Gordon Locke

Biographical details
- Born: August 3, 1898 Denison, Iowa, U.S.
- Died: November 9, 1969 (aged 71) Washington, D.C., U.S.

Playing career
- 1920–1922: Iowa
- Position(s): Fullback

Coaching career (HC unless noted)
- 1926–1930: Western Reserve

Administrative career (AD unless noted)
- 1929–1931: Western Reserve

Head coaching record
- Overall: 15–20–1

Accomplishments and honors

Awards
- Consensus All-American (1922); 2× First-team All-Big Ten (1921, 1922);
- College Football Hall of Fame Inducted in 1960 (profile)

= Gordon Locke =

American football player and coach (1898–1969)

Gordon C. Locke (August 3, 1898 – November 9, 1969) was an American college football player and coach He played college football at the University of Iowa, where he was an All-American. Locke served as the head football coach at Western Reserve University—now a part of Case Western Reserve University—from 1926 to 1930, compiling a record of 15–20–1. He was inducted into the College Football Hall of Fame as a player in 1960.

==Early life and playing career==
Locke was born in Denison, Iowa. He enrolled at University of Iowa in 1919 and played for the Hawkeye football team from 1920 to 1922. Locke, a fullback and defensive back, was the power back for the Hawkeyes while quarterback Aubrey Devine, used speed to rush to the outside.
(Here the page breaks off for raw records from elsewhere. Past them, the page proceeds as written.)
$ cat src/excTypesPkg.sv
package excTypesPkg;

  typedef logic [31:0] pcT;  // Program counter value
  typedef logic [6:0] vectorT;  // One-hot exception vector

  // Bit positions inside vectorT, lowest priority at bit 0
  localparam int VEC_RESET = 0;
  localparam int VEC_UNDEF = 1;
  localparam int VEC_SWI = 2;
  localparam int VEC_PABORT = 3;
  localparam int VEC_DABORT = 4;
  localparam int VEC_IRQ = 5;
  localparam int VEC_FIQ = 6;

  // Offset from PCD that goes into the link register
  typedef enum logic [1:0] {
    PC_PLUS8 = 2'd0,  // Normal flow
    PC_PLUS0 = 2'd1,  // E-stage exceptions and data abort
    PC_PLUS4 = 2'd2   // IRQ and FIQ
  } pcSelT;

  // Byte offset for a PC select code
  function automatic pcT pcOffset(pcSelT sel);
    case (sel)
      PC_PLUS0: pcOffset = 32'd0;
      PC_PLUS4: pcOffset = 32'd4;
      default:  pcOffset = 32'd8;
    endcase
  endfunction

endpackage

$ cat src/pipeCtrlPkg.sv
package pipeCtrlPkg;

  typedef logic [3:0] stageMaskT;  // Flush mask, one bit per stage

  // Stage positions inside stageMaskT
  localparam int MASK_W = 0;
  localparam int MASK_M = 1;
  localparam int MASK_E = 2;
  localparam int MASK_D = 3;

  // Where the pipeline-clear token currently sits
  typedef enum logic [1:0] {
    TOK_IDLE = 2'd0,
    TOK_D = 2'd1,
    TOK_E = 2'd2,
    TOK_M = 2'd3
  } tokenStageT;

endpackage

$ cat src/pipeFlushIf.sv
`timescale 1ns/1ns

// Levels between the exception handler and the clear-token pipe
interface pipeFlushIf;

  logic clearF;  // Insert a clear token at F
  pipeCtrlPkg::stageMaskT flushMask;  // Per-stage flush
  logic stallD;  // Hold the D stage
  logic clearD;  // Token held in D
  logic clearM;  // Token reached M

  modport handler(
    output clearF, flushMask, stallD,
    input clearD, clearM
  );

  modport token(
    input clearF, flushMask, stallD,
    output clearD, clearM
  );

endinterface

$ cat src/exceptionHandler.sv
`timescale 1ns/1ns

module exceptionHandler (
  input  logic clk,
  input  logic rstN,
  input  logic undefInstrE,
  input  logic swiE,
  input  logic prefetchAbortE,
  input  logic dataAbort,
  input  logic irq,
  input  logic fiq,
  input  logic irqEnabled,
  input  logic fiqEnabled,
  pipeFlushIf.handler flushBus,
  output logic undefInstrM,
  output logic swiM,
  output logic prefetchAbortM,
  output logic dataAbortCycle2,
  output logic irqAssert,
  output logic fiqAssert,
  output logic resetMicrop
);

  logic irqEnSync;  // Status bits seen one clock late
  logic fiqEnSync;
  logic fiqReq;
  logic irqReq;
  logic excE;  // Any E-stage exception
  logic clearF;
  logic stallD;
  pipeCtrlPkg::stageMaskT flushMask;

  // Reports move to M, data abort becomes the abort signal for the rest of the core
  always_ff @(posedge clk) begin
    if (!rstN) begin
      undefInstrM <= 1'b0;
      swiM <= 1'b0;
      prefetchAbortM <= 1'b0;
      dataAbortCycle2 <= 1'b0;
    end else begin
      undefInstrM <= undefInstrE;
      swiM <= swiE;
      prefetchAbortM <= prefetchAbortE;
      dataAbortCycle2 <= dataAbort;
    end
  end

  // Status register writes land mid-cycle, so line them up with the edge
  always_ff @(posedge clk) begin
    if (!rstN) begin
      irqEnSync <= 1'b0;
      fiqEnSync <= 1'b0;
    end else begin
      irqEnSync <= irqEnabled;
      fiqEnSync <= fiqEnabled;
    end
  end

  assign excE = undefInstrE | swiE | prefetchAbortE;
  assign fiqReq = fiq & fiqEnSync;
  assign irqReq = irq & irqEnSync;

  // Fixed priority: data abort, E-stage exception, FIQ, IRQ
  always_comb begin
    clearF = 1'b0;
    stallD = 1'b0;
    flushMask = '0;
    irqAssert = 1'b0;
    fiqAssert = 1'b0;
    if (dataAbort || dataAbortCycle2) begin
      // Caught in M, only one of the two is high at a time since M gets flushed
      flushMask[pipeCtrlPkg::MASK_D] = 1'b1;
      flushMask[pipeCtrlPkg::MASK_E] = dataAbort;  // Stall overrides flush of D
      flushMask[pipeCtrlPkg::MASK_M] = 1'b1;
      flushMask[pipeCtrlPkg::MASK_W] = 1'b1;
      stallD = dataAbort;
    end else if (excE) begin
      // Caught in E, last good instruction in M still retires
      flushMask[pipeCtrlPkg::MASK_D] = 1'b1;
      flushMask[pipeCtrlPkg::MASK_M] = 1'b1;
    end else if (fiqReq || irqReq) begin
      // Token walks down while D holds, all older work drains past W
      clearF = ~flushBus.clearM;  // Stop once the token is in M
      flushMask[pipeCtrlPkg::MASK_D] = flushBus.clearD & flushBus.clearM;
      flushMask[pipeCtrlPkg::MASK_E] = flushBus.clearD & ~flushBus.clearM;  // Bubble into E
      stallD = flushBus.clearD & ~flushBus.clearM;
      fiqAssert = fiqReq & flushBus.clearM;
      irqAssert = ~fiqReq & flushBus.clearM;  // FIQ wins
    end
  end

  assign flushBus.clearF = clearF;
  assign flushBus.stallD = stallD;
  assign flushBus.flushMask = flushMask;
  assign resetMicrop = dataAbort;  // Abandon any micro-op sequence

endmodule

$ cat src/clearTokenPipe.sv
`timescale 1ns/1ns

module clearTokenPipe (
  input  logic clk,
  input  logic rstN,
  pipeFlushIf.token flushBus
);

  pipeCtrlPkg::tokenStageT tokState;
  pipeCtrlPkg::tokenStageT tokNext;

  // The D copy of the token stays only while the stall holds it
  always_comb begin
    tokNext = tokState;
    if (flushBus.flushMask[pipeCtrlPkg::MASK_M]) begin
      tokNext = pipeCtrlPkg::TOK_IDLE;  // Abort or E exception kills the token
    end else begin
      case (tokState)
        pipeCtrlPkg::TOK_IDLE: begin
          if (flushBus.clearF) tokNext = pipeCtrlPkg::TOK_D;
        end
        pipeCtrlPkg::TOK_D: begin
          tokNext = flushBus.stallD ? pipeCtrlPkg::TOK_E : pipeCtrlPkg::TOK_IDLE;
        end
        pipeCtrlPkg::TOK_E: begin
          tokNext = flushBus.stallD ? pipeCtrlPkg::TOK_M : pipeCtrlPkg::TOK_IDLE;
        end
        default: tokNext = pipeCtrlPkg::TOK_IDLE;  // One cycle in M, then done
      endcase
    end
  end

  always_ff @(posedge clk) begin
    if (!rstN) tokState <= pipeCtrlPkg::TOK_IDLE;
    else tokState <= tokNext;
  end

  // D keeps its copy until the token has reached M
  assign flushBus.clearD = (tokState != pipeCtrlPkg::TOK_IDLE);
  assign flushBus.clearM = (tokState == pipeCtrlPkg::TOK_M);

endmodule

$ cat src/vectorUnit.sv
`timescale 1ns/1ns

module vectorUnit #(
  parameter excTypesPkg::pcT RESET_PC = 32'h0000_0000
) (
  input  logic clk,
  input  logic rstN,
  input  logic irqAssert,
  input  logic fiqAssert,
  input  logic dataAbortCycle2,
  input  logic prefetchAbortE,
  input  logic swiE,
  input  logic undefInstrE,
  input  excTypesPkg::pcT pcD,
  output excTypesPkg::vectorT pcVector,
  output excTypesPkg::pcSelT pcInSelect,
  output logic savePc,
  output excTypesPkg::pcT linkPc
);

  // One-hot vector, the fetch unit picks the top set bit
  always_comb begin
    pcVector = '0;
    pcVector[excTypesPkg::VEC_FIQ] = fiqAssert;
    pcVector[excTypesPkg::VEC_IRQ] = irqAssert;
    pcVector[excTypesPkg::VEC_DABORT] = dataAbortCycle2;
    pcVector[excTypesPkg::VEC_PABORT] = prefetchAbortE;
    pcVector[excTypesPkg::VEC_SWI] = swiE;
    pcVector[excTypesPkg::VEC_UNDEF] = undefInstrE;
    pcVector[excTypesPkg::VEC_RESET] = ~rstN;
  end

  assign savePc = |pcVector;

  always_comb begin
    if (irqAssert || fiqAssert) begin
      pcInSelect = excTypesPkg::PC_PLUS4;  // Interrupted instruction sits in D
    end else if (prefetchAbortE || swiE || undefInstrE || dataAbortCycle2) begin
      pcInSelect = excTypesPkg::PC_PLUS0;
    end else begin
      pcInSelect = excTypesPkg::PC_PLUS8;
    end
  end

  // Link address, kept until the next exception
  always_ff @(posedge clk) begin
    if (!rstN) begin
      linkPc <= RESET_PC;
    end else if (savePc) begin
      linkPc <= pcD + excTypesPkg::pcOffset(pcInSelect);
    end
  end

endmodule

$ cat src/excSubsystem.sv
`timescale 1ns/1ns

module excSubsystem #(
  parameter excTypesPkg::pcT RESET_PC = 32'h0000_0000
) (
  input  logic clk,
  input  logic rstN,
  input  logic undefInstrE,
  input  logic swiE,
  input  logic prefetchAbortE,
  input  logic dataAbort,
  input  logic irq,
  input  logic fiq,
  input  logic irqEnabled,
  input  logic fiqEnabled,
  input  excTypesPkg::pcT pcD,
  output logic undefInstrM,
  output logic swiM,
  output logic prefetchAbortM,
  output logic dataAbortCycle2,
  output logic irqAssert,
  output logic fiqAssert,
  output logic flushD,
  output logic flushE,
  output logic flushM,
  output logic flushW,
  output logic stallD,
  output logic resetMicrop,
  output logic savePc,
  output excTypesPkg::vectorT pcVector,
  output excTypesPkg::pcSelT pcInSelect,
  output excTypesPkg::pcT linkPc
);

  pipeFlushIf flushBus ();

  exceptionHandler uHandler (
    .clk(clk),
    .rstN(rstN),
    .undefInstrE(undefInstrE),
    .swiE(swiE),
    .prefetchAbortE(prefetchAbortE),
    .dataAbort(dataAbort),
    .irq(irq),
    .fiq(fiq),
    .irqEnabled(irqEnabled),
    .fiqEnabled(fiqEnabled),
    .flushBus(flushBus.handler),
    .undefInstrM(undefInstrM),
    .swiM(swiM),
    .prefetchAbortM(prefetchAbortM),
    .dataAbortCycle2(dataAbortCycle2),
    .irqAssert(irqAssert),
    .fiqAssert(fiqAssert),
    .resetMicrop(resetMicrop)
  );

  clearTokenPipe uTokenPipe (
    .clk(clk),
    .rstN(rstN),
    .flushBus(flushBus.token)
  );

  vectorUnit #(.RESET_PC(RESET_PC)) uVector (
    .clk(clk),
    .rstN(rstN),
    .irqAssert(irqAssert),
    .fiqAssert(fiqAssert),
    .dataAbortCycle2(dataAbortCycle2),
    .prefetchAbortE(prefetchAbortE),
    .swiE(swiE),
    .undefInstrE(undefInstrE),
    .pcD(pcD),
    .pcVector(pcVector),
    .pcInSelect(pcInSelect),
    .savePc(savePc),
    .linkPc(linkPc)
  );

  // Flush mask out to one wire per stage
  assign flushD = flushBus.flushMask[pipeCtrlPkg::MASK_D];
  assign flushE = flushBus.flushMask[pipeCtrlPkg::MASK_E];
  assign flushM = flushBus.flushMask[pipeCtrlPkg::MASK_M];
  assign flushW = flushBus.flushMask[pipeCtrlPkg::MASK_W];
  assign stallD = flushBus.stallD;

endmodule

$ cat config.mk
export PLATFORM = sky130hd
export DESIGN_NAME = excSubsystem
export DESIGN_NICKNAME = d
export VERILOG_FILES = /design/src/excTypesPkg.sv /design/src/pipeCtrlPkg.sv /design/src/pipeFlushIf.sv /design/src/exceptionHandler.sv /design/src/clearTokenPipe.sv /design/src/vectorUnit.sv /design/src/excSubsystem.sv
export SDC_FILE = /design/constraint.sdc
export NUM_CORES = 1
export LEC_CHECK = 0
export BUFFER_PORTS_ARGS = -buffer_cell sky130_fd_sc_hd__buf_2
export CORE_ASPECT_RATIO = 0.7
export CORE_UTILIZATION = 37
export CTS_BUF_LIST = sky130_fd_sc_hd__clkbuf_8 sky130_fd_sc_hd__clkbuf_16
export DETAILED_ROUTE_END_ITERATION = 7
export GPL_ROUTABILITY_DRIVEN = 0
export PLACE_DENSITY = 0.76
export SETUP_SLACK_MARGIN = 0.05
export SLEW_MARGIN = 10
export SYNTH_ARGS = -nofsm -noshare
export SYNTH_HDL_FRONTEND = slang
export SYNTH_HIERARCHICAL = 1
export SYNTH_SLANG_ARGS = --single-unit
export TNS_END_PERCENT = 5
$ cat constraint.sdc
create_clock -name clk -period 3.6 [get_ports clk]
set_input_delay 0.9 -clock clk [delete_from_list [all_inputs] [get_ports clk]]
set_output_delay 0.9 -clock clk [all_outputs]
set_load 0.03 [all_outputs]
==> metrics.txt <==
Slew @ Worst Pin=499 ps; GRT overflow=0; Clock Root Buffer=clkbuf_8; number of I/O pins=96; Top FF cell, synth=dfxtp_1; Fin Setup TNS=0 ps; Cells after Synth=265; WP data arrival=2400 ps; DR iter-0 viols=191; status=completed; Final WS setup=296 ps; Synth top area share=0.364; fin crit period=3300 ps; pre-CTS setup slack=3.25 ps; RSZ-0062 raised after global routing=false; commonest cells in the netlist=dfxtp_1 (40), nand2_1 (24), nor2_1 (18), o21ai_0 (18); crit end category=output pin; Avg Vias per Cell=5.42; die area=6260 µm²; Crit path largest cell delay=230 ps; highest clock rate=0.303 GHz; cts repair resizes=0; Worst path slowest cell=nor3b_4; CTS Hold Bufs=0; Worst Setup SP=prefetchAbortE; Clock Latency Late Sink=300 ps; Synth area leaders=dfxtp_1 (36%), o21ai_0 (4.1%), nand2_1 (4.1%); Die Wd=94.1 µm; DR vias=2,376; CP max FO=10; CP delay by family, top=simple AND/OR/NAND/NOR gates; clock transition at the registers of the reported paths=80 ps; Setup Skew=2.76 ps; #FFs+latches synth=40; Pleak=1.28 nW; final wirelength=6.19 mm; initial antenna violation count=0; syn nets=310; Final Hold Viols=0; Initial Util=0.384; Detail Route Antenna Nets=0; post-synthesis sequential area ratio=0.364; depth of the CTS H-tree=2; synthesized cell area=2200 µm²; Worst Hold Class=flip-flop to flip-flop; layout cells sized above 1=0.372; CP required=2700 ps; WL/cell=14.1 µm; DRC=0; YS warnings=6; Buf/Inv on CP=5; # rows=23; PnR Total Power=1.12 mW; most numerous cell in the Yosys netlist=dfxtp_1; CP cell instances=buf_2 -> nor3_4 -> nand3_2 -> nor3b_4 -> nor2_2 -> nand2_1 -> inv_1 -> buf_4 -> buf_4 -> nand2_1 -> buf_2; Post-synth ARST share=0; 1st-pass router iterations=5; worst rel slew slack=0.668; DP HPWL=4.63 mm; Crit path depth=11; setup bufs post-CTS=0; Worst R2R Path Depth=11; Setup crit end=savePc; Max-Cap Viols=0; area grow syn2layout=33.3%; Post-synth EDFFs=0; pin count of the biggest net entering global routing=57; fin util=0.511; worst-case clock buffer depth=2; Chip Height=66.5 µm; R2R setup slack=580 ps; number of global-route vias before repair=2,066; antenna cells=0; Mapped Avg Cell Area=8.29 µm²; I/O Buffers=95; reg2reg start=uTokenPipe/tokState[1]$_SDFFE_PP0P_; CTS Sinks=40; Synth cell types=49; Cell Pwr Density=381 nW/µm²; first-pass GRT wire length=9.83 mm; critical path class=input port to output pin; CORE AREA=5730 µm²; end of the worst register-to-register path=uVector/linkPc[19]$_SDFFE_PN0P_; cts bufs inserted=5; Startpoint Class=input port; final worst-path cycle share=0.918; count of final setup violators=0; nets@finish=407; VDD IR max=0.000173 V; area leader, netlist=dfxtp_1; fin. max-slew vios=0; CTS tree=done; Overall Global Routing Usage=0.204
## per-stage QoR
stage / area (µm²) / hold slack, ps / cells
after global routing: 2930 / 481 / 438
after floorplan: 2230 / 464 / 265
final: 2930 / 455 / 438
after CTS: 2930 / 460 / 438
after global placement: 2800 / 438 / 430
after detailed placement: 2800 / 446 / 430
## state kept, by name, indices dropped and copies added, names as in the netlist
signal / flops
uHandler/undefInstrM: 1
uHandler/dataAbortCycle2: 1
uHandler/irqEnSync: 1
uVector/linkPc: 32
uTokenPipe/tokState: 2
uHandler/prefetchAbortM: 1
uHandler/swiM: 1
uHandler/fiqEnSync: 1
## worst reg2reg max path: stages (launching register included)
cell and delay (ps):
dfxtp_1 420, and2_2 240, nand3_2 120, nor3b_4 230
nor2_2 100, nand2_1 90, inv_1 60, ha_1 280
a21oi_2 60, or4_4 590, or4_1 500, a311oi_1 240
## cell families (layout without fill, tap and decap cells)
group / after synthesis / count (layout) / share of synthesized area
buf+inv: 30 / 128 / 0.0655
simple gates: 112 / 112 / 0.300
fa+ha+maj: 3 / 3 / 0.0205
mux: 1 / 1 / 0.00456
compound gates: 65 / 65 / 0.190
xor+xnor: 14 / 14 / 0.0558
flops: 40 / 40 / 0.364
## cell usage in the layout, fill, tap and decap left out, types with 2 or more instances in the layout
master and instances:
clkbuf_8 7, a21oi_1 10, nor2_2 3, nor2_1 15
buf_4 17, a31oi_1 9, or3_1 4, or4_1 8
o31ai_1 8, o311ai_0 2, nand3_1 12, buf_2 95
xor2_1 4, nand3_2 2, nor3_1 4, inv_1 7
nand2_1 24, nand4_1 7, o21ai_0 18, a311oi_1 3
nor4_1 7, ha_1 2, xnor2_1 10, and4_1 2
dfxtp_1 40, and2_1 8, a211oi_1 9
## where the power goes
part | switching, mW | internal (mW) | total (mW)
registers | 0.0130 | 0.470 | 0.483
logic | 0.149 | 0.0740 | 0.223
clock network | 0.164 | 0.245 | 0.409
total | 0.326 | 0.789 | 1.12
## layer usage
| metal | track usage | vias up | part of all wire |
|---|---|---|---|
| met3 | 0.0457 | 7 | 0.077 |
| met4 | 0.0692 | 0 | 0.0089 |
| li1 | - | 1177 | - |
| met2 | 0.319 | 95 | 0.44 |
| met1 | 0.277 | 1097 | 0.47 |
| met5 | 0 | - | 0 |
## layout make-up
| class | instances | area (µm²) |
|---|---|---|
| Timing Repair Buffer | 112 | 603 |
| Clock inverter | 1 | 30.0 |
| Tap cell | 75 | 93.8 |
| Sequential cell | 40 | 801 |
| Fill cell | 569 | 2800 |
| Clock buffer | 7 | 96.3 |
| Inverter | 8 | 30.0 |
| Multi-Input combinational cell | 195 | 1270 |
## how the worst min path moves through the flow
| stage | slack, ps | cells past startpoint | end | start |
|---|---|---|---|---|
| floorplan | 460 | 1 | uTokenPipe/tokState[0]$_SDFFE_PP0P_ | uTokenPipe/tokState[0]$_SDFFE_PP0P_ |
| global placement | 440 | 2 | uVector/linkPc[0]$_SDFFE_PN0P_ | uVector/linkPc[0]$_SDFFE_PN0P_ |
| detailed placement | 450 | 2 | uVector/linkPc[0]$_SDFFE_PN0P_ | uVector/linkPc[0]$_SDFFE_PN0P_ |
| CTS | 460 | 2 | uVector/linkPc[1]$_SDFFE_PN0P_ | uVector/linkPc[1]$_SDFFE_PN0P_ |
| global route | 480 | 2 | uVector/linkPc[0]$_SDFFE_PN0P_ | uVector/linkPc[0]$_SDFFE_PN0P_ |
| finish | 460 | 2 | uVector/linkPc[0]$_SDFFE_PN0P_ | uVector/linkPc[0]$_SDFFE_PN0P_ |
(Power assumes the default switching activity.)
In Locke's sophomore season in 1920, Iowa started the year with a 2–2 record. Locke did not lose another game as Hawkeye.

Locke and Devine each scored two touchdowns as Iowa defeated Minnesota in 1920, 28–7. It was Iowa's third straight win over the Gophers and the first time that Minnesota had been defeated three years in a row by a single opponent.

The following year in 1921, Iowa faced Notre Dame, coached by Knute Rockne, in the second game of the season. It was Iowa's first meeting with Notre Dame. The Irish had not lost a game since 1918, a span of 20 straight wins. Locke helped move Iowa to Notre Dame's two-yard line, where it was fourth down. Duke Slater missed a rare block, and Locke was met by Notre Dame lineman Hunk Anderson. Locke powered Anderson over the goal line for Iowa's only touchdown of the game. Locke's touchdown coupled with a Devine field goal gave Iowa the 10–7 upset.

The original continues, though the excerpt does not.